◆ **Task input**:
This design comes from an exercise in tuning for small area, a short achievable clock period and few clock cycles on the open sky130 flow, not from production work.
In this exercise RTL edits were held to simulation tests only and were not proved equivalent to the original.
Power is estimated from default activity; no workload was simulated.

==> design.v <==
module rledec (
    input  wire        clk,
    input  wire        rst,           
    input  wire        reg_we,
    input  wire [7:0]  reg_addr,      
    input  wire [31:0] reg_wdata,
    output reg  [31:0] reg_rdata,
    output wire        irq,
    output wire        src_req,
    output wire [11:0] src_addr,
    input  wire        src_ack,
    input  wire [7:0]  src_rdata,
    output wire        fb_req,
    output wire [11:0] fb_addr,
    output wire [7:0]  fb_wdata,
    input  wire        fb_ack
);
    localparam [31:0] SRC_BYTES = 32'd4096;
    localparam [31:0] FB_BYTES  = 32'd4096;
    localparam [3:0] OP_NOP = 4'h0, OP_RLE4 = 4'h1, OP_RLE5 = 4'h2, OP_NIBBLE = 4'h3,
                     OP_RAW = 4'h4, OP_CLEAR = 4'h5, OP_ABORT = 4'h6;
    localparam [3:0] M_NONE = 4'd0, M_RLE4 = 4'd1, M_RLE5 = 4'd2, M_NIBBLE = 4'd3,
                     M_RAW = 4'd4, M_CLEAR = 4'd5;
    localparam [3:0] C_NONE = 4'd0, C_MAXPIX = 4'd1, C_DATALEN = 4'd2, C_INPUT_END = 4'd3,
                     C_ABORTED = 4'd4, C_DST_RANGE = 4'd5, C_CLEARED = 4'd6;
    localparam [3:0] E_BAD_CMD = 4'd1, E_BUSY_CMD = 4'd2, E_BAD_CFG = 4'd3, E_DST_RANGE = 4'd4;
    localparam [2:0] R_REPEAT = 3'd0, R_REP_COLOR = 3'd1, R_MULTI = 3'd2, R_RUN = 3'd3,
                     R_RUN_DATA = 3'd4;
    localparam [2:0] S_IDLE = 3'd0, S_STEP = 3'd1, S_FETCH = 3'd2, S_SYM = 3'd3,
                     S_PIX = 3'd4, S_CLEAR = 3'd5;
    reg        irq_en;
    reg        busy, done, err;
    reg [3:0]  cause, errcode;
    reg [31:0] src_ptr, src_limit, datalen, maxpix, pixcount;
    reg [31:0] dst_base, frame_stride, frame_index, padding, line_width;
    reg [31:0] dst_ptr, linecount, count, repcount;
    reg [2:0]  stage, record, avail;
    reg [7:0]  acc;
    reg [3:0]  mode;
    reg [7:0]  auxpal [0:31];
    reg [2:0]  seq;
    reg [4:0]  sym;         
    reg [7:0]  pix_val;     
    reg [31:0] pix_left;    
    reg [3:0]  low_nib;     
    reg        nib_first;   
    reg [11:0] clr_addr;
    wire [2:0] bits = (mode == M_RLE5) ? 3'd5 : 3'd4;
    assign irq      = irq_en & (done | err);
    assign src_req  = (seq == S_FETCH);
    assign src_addr = src_ptr[11:0];
    assign fb_req   = (seq == S_CLEAR) | ((seq == S_PIX) && (dst_ptr < FB_BYTES));
    assign fb_addr  = (seq == S_CLEAR) ? clr_addr : dst_ptr[11:0];
    assign fb_wdata = (seq == S_CLEAR) ? 8'h00 : pix_val;
    always @(*) begin
        reg_rdata = 32'd0;
        if (reg_addr[7]) begin
            reg_rdata = {24'd0, auxpal[reg_addr[6:2]]};
        end else begin
            case (reg_addr[6:2])
                5'h01: reg_rdata = {31'd0, irq_en};
                5'h02: reg_rdata = {20'd0, errcode, cause, 1'b0, err, done, busy};
                5'h03: reg_rdata = src_ptr;
                5'h04: reg_rdata = src_limit;
                5'h05: reg_rdata = datalen;
                5'h06: reg_rdata = maxpix;
                5'h07: reg_rdata = pixcount;
                5'h08: reg_rdata = dst_base;
                5'h09: reg_rdata = frame_stride;
                5'h0A: reg_rdata = frame_index;
                5'h0B: reg_rdata = padding;
                5'h0C: reg_rdata = line_width;
                5'h0D: reg_rdata = dst_ptr;
                5'h0E: reg_rdata = linecount;
                5'h0F: reg_rdata = {4'd0, mode, acc, 5'd0, avail, 1'b0, record, 1'b0, stage};
                5'h10: reg_rdata = count;
                5'h11: reg_rdata = repcount;
                default: reg_rdata = 32'd0;
            endcase
        end
    end
    wire [4:0] acc_sym  = (bits == 3'd5) ? acc[7:3] : {1'b0, acc[7:4]};
    wire [2:0] need     = bits - avail;
    wire [4:0]  top_hi  = (avail == 3'd0) ? 5'd0 : (acc >> (8 - avail));
    wire [4:0] byte_sym = (top_hi << need) | (src_rdata >> (8 - need));
    wire [31:0] lc_inc   = linecount + 32'd1;
    wire        line_end = (padding != 32'd0) && (lc_inc >= line_width);
    reg [31:0] cs_count;
    reg [2:0]  cs_stage;
    always @(*) begin
        cs_count = count;
        cs_stage = stage;
        case (stage)
            3'd0: if (sym == 5'd0) cs_stage = 3'd1;
                  else begin cs_count = {27'd0, sym}; cs_stage = 3'd6; end
            3'd1: begin cs_count = {27'd0, sym}; cs_stage = 3'd2; end
            3'd2: begin
                cs_count = (count << 4) | {27'd0, sym};
                cs_stage = (cs_count == 32'd0) ? 3'd3 : 3'd6;
            end
            3'd3: begin cs_count = (count << 4) | {27'd0, sym}; cs_stage = 3'd4; end
            3'd4: begin cs_count = (count << 4) | {27'd0, sym}; cs_stage = 3'd5; end
            3'd5: begin cs_count = (count << 4) | {27'd0, sym}; cs_stage = 3'd6; end
            default: ;
        endcase
    end
    integer i;
    always @(posedge clk) begin
        if (rst) begin
            irq_en <= 1'b0;
            busy <= 1'b0; done <= 1'b0; err <= 1'b0;
            cause <= C_NONE; errcode <= 4'd0;
            src_ptr <= 32'd0; src_limit <= 32'd0; datalen <= 32'd0; maxpix <= 32'd0;
            pixcount <= 32'd0; dst_base <= 32'd0; frame_stride <= 32'd0; frame_index <= 32'd0;
            padding <= 32'd0; line_width <= 32'd0; dst_ptr <= 32'd0; linecount <= 32'd0;
            count <= 32'd0; repcount <= 32'd0;
            stage <= 3'd0; record <= R_REPEAT; avail <= 3'd0; acc <= 8'd0; mode <= M_NONE;
            seq <= S_IDLE;
            sym <= 5'd0; pix_val <= 8'd0; pix_left <= 32'd0; low_nib <= 4'd0;
            nib_first <= 1'b0; clr_addr <= 12'd0;
        end else begin
            case (seq)
                S_STEP: begin
                    if (pixcount >= maxpix) begin
                        busy <= 1'b0; done <= 1'b1; cause <= C_MAXPIX; seq <= S_IDLE;
                    end else if ((mode != M_NIBBLE) && (datalen == 32'd0)) begin
                        busy <= 1'b0; done <= 1'b1; cause <= C_DATALEN; seq <= S_IDLE;
                    end else if ((mode == M_RLE4 || mode == M_RLE5) && (avail >= bits)) begin
                        sym   <= acc_sym;
                        acc   <= acc << bits;
                        avail <= avail - bits;
                        seq   <= S_SYM;
                    end else if (src_ptr >= src_limit) begin
                        busy <= 1'b0; done <= 1'b1; cause <= C_INPUT_END; seq <= S_IDLE;
                    end else begin
                        seq <= S_FETCH;
                    end
                end
                S_FETCH: if (src_ack) begin
                    src_ptr <= src_ptr + 32'd1;
                    case (mode)
                        M_NIBBLE: begin
                            pix_val   <= auxpal[{1'b0, src_rdata[7:4]}];
                            low_nib   <= src_rdata[3:0];
                            nib_first <= 1'b1;
                            seq       <= S_PIX;
                        end
                        M_RAW: begin
                            datalen <= datalen - 32'd1;
                            pix_val <= src_rdata;
                            seq     <= S_PIX;
                        end
                        default: begin
                            sym   <= byte_sym;
                            acc   <= src_rdata << need;
                            avail <= 3'd0 - need;    
                            seq   <= S_SYM;
                        end
                    endcase
                end
                S_SYM: begin
                    datalen <= datalen - 32'd1;
                    seq     <= S_STEP;
                    if (stage != 3'd6) begin
                        count <= cs_count;
                        stage <= cs_stage;
                        if (cs_stage == 3'd6) begin
                            case (record)
                                R_REPEAT: begin
                                    if (cs_count == 32'd1) begin
                                        record <= R_RUN; stage <= 3'd0;
                                    end else if (cs_count == 32'd2) begin
                                        record <= R_MULTI; stage <= 3'd0;
                                    end else begin
                                        record <= R_REP_COLOR;
                                    end
                                end
                                R_MULTI: begin
                                    stage <= 3'd0;
                                    if (cs_count == 32'd0) begin
                                        repcount <= 32'd0; record <= R_RUN;
                                    end else begin
                                        repcount <= cs_count - 32'd1; record <= R_REPEAT;
                                    end
                                end
                                R_RUN: begin
                                    if (cs_count == 32'd0) begin
                                        record <= R_REPEAT; stage <= 3'd0;
                                    end else begin
                                        record <= R_RUN_DATA;
                                    end
                                end
                                default: ;
                            endcase
                        end
                    end else if (record == R_REP_COLOR) begin
                        pix_val  <= auxpal[sym];
                        pix_left <= count;
                        if (count == 32'd0) begin
                            stage <= 3'd0;
                            if (repcount == 32'd0) record <= R_RUN;
                            else begin repcount <= repcount - 32'd1; record <= R_REPEAT; end
                        end else begin
                            seq <= S_PIX;
                        end
                    end else begin  
                        pix_val <= auxpal[sym];
                        seq     <= S_PIX;
                    end
                end
                S_PIX: begin
                    if (dst_ptr >= FB_BYTES) begin
                        busy <= 1'b0; done <= 1'b1; cause <= C_DST_RANGE;
                        err <= 1'b1; errcode <= E_DST_RANGE;
                        seq <= S_IDLE;
                    end else if (fb_ack) begin
                        pixcount <= pixcount + 32'd1;
                        if (line_end) begin
                            linecount <= 32'd0;
                            dst_ptr   <= dst_ptr + 32'd1 + padding;
                        end else begin
                            if (padding != 32'd0) linecount <= lc_inc;
                            dst_ptr <= dst_ptr + 32'd1;
                        end
                        case (mode)
                            M_NIBBLE: begin
                                nib_first <= 1'b0;
                                if (nib_first && (pixcount + 32'd1 < maxpix))
                                    pix_val <= auxpal[{1'b0, low_nib}];
                                else
                                    seq <= S_STEP;
                            end
                            M_RAW: seq <= S_STEP;
                            default: begin
                                if (record == R_REP_COLOR) begin
                                    pix_left <= pix_left - 32'd1;
                                    if ((pix_left == 32'd1) || (pixcount + 32'd1 >= maxpix)) begin
                                        stage <= 3'd0;
                                        if (repcount == 32'd0) record <= R_RUN;
                                        else begin
                                            repcount <= repcount - 32'd1;
                                            record   <= R_REPEAT;
                                        end
                                        seq <= S_STEP;
                                    end
                                end else begin  
                                    count <= count - 32'd1;
                                    if (count == 32'd1) begin
                                        record <= R_REPEAT; stage <= 3'd0;
                                    end
                                    seq <= S_STEP;
                                end
                            end
                        endcase
                    end
                end
                S_CLEAR: if (fb_ack) begin
                    clr_addr <= clr_addr + 12'd1;
                    if (clr_addr == 12'hFFF) begin
                        busy <= 1'b0; done <= 1'b1; cause <= C_CLEARED; seq <= S_IDLE;
                    end
                end
                default: ;
            endcase
            if (reg_we && reg_addr[7]) begin
                if (!busy) auxpal[reg_addr[6:2]] <= reg_wdata[7:0];
            end else if (reg_we && !reg_addr[7]) begin
                case (reg_addr[6:2])
                    5'h00: begin  
                        if (reg_wdata[3:0] >= 4'h7) begin
                            err <= 1'b1; errcode <= E_BAD_CMD;
                        end else if (reg_wdata[3:0] == OP_ABORT) begin
                            if (busy) begin
                                busy <= 1'b0; done <= 1'b1; cause <= C_ABORTED; seq <= S_IDLE;
                            end
                        end else if (reg_wdata[3:0] != OP_NOP) begin
                            if (busy) begin
                                err <= 1'b1; errcode <= E_BUSY_CMD;
                            end else if (reg_wdata[3:0] == OP_CLEAR) begin
                                mode <= M_CLEAR; done <= 1'b0; cause <= C_NONE; busy <= 1'b1;
                                clr_addr <= 12'd0;
                                seq <= S_CLEAR;
                            end else if (src_limit > SRC_BYTES) begin
                                err <= 1'b1; errcode <= E_BAD_CFG;
                            end else begin
                                case (reg_wdata[3:0])
                                    OP_RLE4: mode <= M_RLE4;
                                    OP_RLE5: mode <= M_RLE5;
                                    OP_NIBBLE: mode <= M_NIBBLE;
                                    default: mode <= M_RAW;
                                endcase
                                stage <= 3'd0; record <= R_REPEAT;
                                count <= 32'd0; repcount <= 32'd0;
                                avail <= 3'd0; acc <= 8'd0;
                                dst_ptr <= dst_base + frame_index * frame_stride;
                                linecount <= 32'd0; pixcount <= 32'd0;
                                done <= 1'b0; cause <= C_NONE; busy <= 1'b1;
                                seq <= S_STEP;
                            end
                        end
                    end
                    5'h01: irq_en <= reg_wdata[0];
                    5'h02: begin  
                        if (reg_wdata[1]) done <= 1'b0;
                        if (reg_wdata[2]) begin err <= 1'b0; errcode <= 4'd0; end
                    end
                    5'h03: if (!busy) src_ptr <= reg_wdata;
                    5'h04: if (!busy) src_limit <= reg_wdata;
                    5'h05: if (!busy) datalen <= reg_wdata;
                    5'h06: if (!busy) maxpix <= reg_wdata;
                    5'h08: if (!busy) dst_base <= reg_wdata;
                    5'h09: if (!busy) frame_stride <= reg_wdata;
                    5'h0A: if (!busy) frame_index <= reg_wdata;
                    5'h0B: if (!busy) padding <= reg_wdata;
                    5'h0C: if (!busy) line_width <= reg_wdata;
                    default: ;
                endcase
            end
        end
    end
endmodule
==> run.sh <==
#!/bin/bash
# synth_recipe.tcl (not shown) runs the flow's synth.tcl, then flattens the netlist and writes it again
# the make line also repeats each setting of config.mk as NAME=value (left out here)
make -C /OpenROAD-flow-scripts/flow DESIGN_CONFIG=/design/flow/config.mk WORK_HOME=/design/flow/orfs CLKGATE_MAP_FILE= SYNTH_SCRIPT=/design/flow/synth_recipe.tcl finish
==> config.mk <==
export PLATFORM = sky130hd
export DESIGN_NAME = rledec
export DESIGN_NICKNAME = rledec
export VERILOG_FILES = /design/flow/design.v
export SDC_FILE = /design/flow/constraint.sdc
export NUM_CORES = 4
export LEC_CHECK = 0
export CAP_MARGIN = 20
export CORE_MARGIN = 2
export CORE_UTILIZATION = 40
export SLEW_MARGIN = 20
==> constraint.sdc <==
create_clock -name core_clock -period 12.0 [get_ports {clk}]
set_input_delay 2.4000 -clock core_clock [delete_from_list [all_inputs] [get_ports {clk}]]
set_output_delay 2.4000 -clock core_clock [all_outputs]
set_load 0.01 [all_outputs]
==> results.json <==
{
  "dp_cells": 9583,
  "critPathMaxStageDelay_ps": 1020,
  "final_cells": 9761,
  "slowest_stage": "nor2_4",
  "clk_pin_slew_ps": 60,
  "worstPathMaxFanout": 33,
  "period_minus_slack_ps": 9340,
  "cts_hold_buf": 0,
  "worstHoldPathType": "reg2reg",
  "portBuffers": 117,
  "cts_max_level": 3,
  "nets": 8260,
  "stdcell_area_um2": 74500,
  "antenna_found_initial": 21,
  "syn_area_per_cell_um2": 8.88,
  "dpl_cell_area_um2": 71100,
  "cts_max_path_buffers": 3,
  "ys_async_sr_fraction_pct": 0,
  "ys_ff_latch": 810,
  "areaGrowthSynthToFinish_pct": 9.24,
  "viasPerCell": 6.19,
  "utilization_pct": 44.0,
  "die_w_um": 417,
  "r2r-end": "dst_ptr[30]",
  "die_area_um2": 174000,
  "drtPass1Iterations": 7,
  "outcome": "finished clean",
  "min_period_over_period_pct": 77.9,
  "synth_common_cells": "1053 x nand2_1, 647 x inv_1, 554 x dfxtp_1",
  "drtAntennaViolNets": 0,
  "ys_types": 101,
  "cts_tree": "built",
  "max_freq_mhz": 107,
  "worst_pin_slew_ps": 1270,
  "cp.required_ps": 9600,
  "maxCapViolations": 0,
  "overflow": 0,
  "netlist_area_um2": 68200,
  "numCtsBuffers": 92,
  "fin_hold_ws_ps": 457,
  "startpoint": "reg_addr[6]",
  "syn-num-nets": 8487,
  "final.setup.tns_ps": 0,
  "drive_above_1_share_pct": 8.79,
  "leakage_uw": 0.0282,
  "ios": 120,
  "post-synth-top-area-cell": "dfxtp_1",
  "initial_core_util_pct": 40.3,
  "p_per_area_nw_per_um2": 117,
  "worst_setup_path_end_kind": "output port",
  "setup_viol": 0,
  "synth-seq-area-share_pct": 27.5,
  "cts_resized": 0,
  "routed-via-count": 60400,
  "drt_iter0_drc": 7640,
  "ff2ff_path_depth": 22,
  "synthCells": 7686,
  "hold_viol_final": 0,
  "fp.dieH_um": 417,
  "synth.most_common_cell": "nand2_1",
  "regToRegStartpoint": "frame_index[14]",
  "grt_pass1_wl_um": 393000,
  "reg2reg_slack_ps": 3950,
  "ys_warn_count": 1,
  "drv_slew": 0,
  "cts_root_buf": "clkbuf_16",
  "relSlewSlack_pct": 15.1,
  "grt_usage_pct": 30.2,
  "cp_data_arrival_time_ps": 6940,
  "clk_latency_ps": 760,
  "rows": 151,
  "avgRoutedWirePerCell_um": 27.4,
  "grt_pass1_vias": 58500,
  "setup.worst_path.end": "reg_rdata[10]",
  "synth_area_leaders": "dfxtp_1 16%, fa_1 13%, edfxtp_1 11%, mux4_2 7.7%, nand2_1 5.8%",
  "cp_cell_sequence": "clkdlybuf4s50_1 > or3b_2 > nor2_4 > a221oi_1 > and3_1 > a31oi_1 > clkdlybuf4s50_1",
  "crit_top_cell": "clkdlybuf4s50_1",
  "cts_setup_buffers": 0,
  "core-area_um2": 169000,
  "cts.sinks": 810,
  "synth_edf_count": 256,
  "hpwl_um": 195000,
  "startpoint_type": "primary input",
  "drt-total-wl_um": 267000,
  "clock_skew_ps": 66.1,
  "ys.flop_type": "dfxtp_1",
  "ir_drop_uv": 135,
  "rsz0062_at_grt": "false",
  "synth_top_area_share_pct": 16.3,
  "worstSetupPathType": "in2out",
  "drc": 0,
  "globalplace.congestion": 0.981,
  "hold_depth": 2,
  "grt_max_degree": 193
}
-- kinds of logic (layout without fill, tap and decap cells) --
group,count (synthesis),after routing,share of synthesized area [%]
flip-flops,810,810,27.5
multiplexers,305,305,8.77
XOR/XNOR,326,326,4.19
adder cells (fa/ha/maj),748,748,18.6
buffers and inverters,1231,1077,6.93
AND/OR/NAND/NOR,2659,2659,18.6
other,0,11,0
AO/OA/AOI/OAI,1607,1607,15.4
-- report_power, final --
group          leakage [µW]  internal (µW)  total (µW)  switching, µW
clock               0.00160           1850        3180           1330
combinational        0.0198            820        2440           1620
sequential          0.00677           2890        3130            240
total                0.0282           5560        8750           3190
-- state kept, by name, indices dropped and copies added (netlist names), 4 cells and up, named ones only --
signal        count
pix_val           8
linecount        32
padding          32
maxpix           32
sym               5
clr_addr         12
dst_base         32
errcode           4
src_limit        32
cause             4
repcount         32
pixcount         32
src_ptr          32
acc               8
auxpal          256
frame_stride     32
frame_index      32
pix_left         32
datalen          32
dst_ptr          32
line_width       32
count            32
low_nib           4
-- critical path, delay by kind of cell --
family,cells,cell delay [ps]
buf+inv,2,1420
compound gates,2,960
simple gates,3,2100
-- worst min-delay path by stage --
stage | from | to
final | low_nib[0] | flop
after global routing | low_nib[0] | flop
after CTS | low_nib[0] | flop
after detailed placement | low_nib[0] | flop
after global placement | low_nib[3] | flop
after floorplan | errcode[3] | errcode[3]
-- cells in the final DEF (no fill, tap or decap), types with 30 or more instances in the layout --
master	n
nand2_1	1050
inv_1	647
dfxtp_1	546
a21oi_1	511
nor2_1	450
fa_1	439
and2_1	347
ha_1	309
edfxtp_1	256
o21ai_0	245
mux4_2	232
xnor2_1	200
nand3_1	161
a22oi_1	154
buf_4	146
nor3_1	127
xor2_1	126
a211oi_1	117
clkdlybuf4s50_1	105
a221oi_1	100
nand4_1	95
clkbuf_16	93
and3_1	78
a31oi_1	75
nor4_1	71
a21o_1	70
a22o_1	69
mux2i_1	53
or3_1	51
nor2b_1	35
o22ai_1	30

◆ **Task prompt**:
Your output should consist solely of the lines from the beginning of the entries through the line containing "localparam [3:0] C_NONE", reproduced exactly.

◆ **Exercise answer**:
This design comes from an exercise in tuning for small area, a short achievable clock period and few clock cycles on the open sky130 flow, not from production work.
In this exercise RTL edits were held to simulation tests only and were not proved equivalent to the original.
Power is estimated from default activity; no workload was simulated.

==> design.v <==
module rledec (
    input  wire        clk,
    input  wire        rst,           
    input  wire        reg_we,
    input  wire [7:0]  reg_addr,      
    input  wire [31:0] reg_wdata,
    output reg  [31:0] reg_rdata,
    output wire        irq,
    output wire        src_req,
    output wire [11:0] src_addr,
    input  wire        src_ack,
    input  wire [7:0]  src_rdata,
    output wire        fb_req,
    output wire [11:0] fb_addr,
    output wire [7:0]  fb_wdata,
    input  wire        fb_ack
);
    localparam [31:0] SRC_BYTES = 32'd4096;
    localparam [31:0] FB_BYTES  = 32'd4096;
    localparam [3:0] OP_NOP = 4'h0, OP_RLE4 = 4'h1, OP_RLE5 = 4'h2, OP_NIBBLE = 4'h3,
                     OP_RAW = 4'h4, OP_CLEAR = 4'h5, OP_ABORT = 4'h6;
    localparam [3:0] M_NONE = 4'd0, M_RLE4 = 4'd1, M_RLE5 = 4'd2, M_NIBBLE = 4'd3,
                     M_RAW = 4'd4, M_CLEAR = 4'd5;
    localparam [3:0] C_NONE = 4'd0, C_MAXPIX = 4'd1, C_DATALEN = 4'd2, C_INPUT_END = 4'd3,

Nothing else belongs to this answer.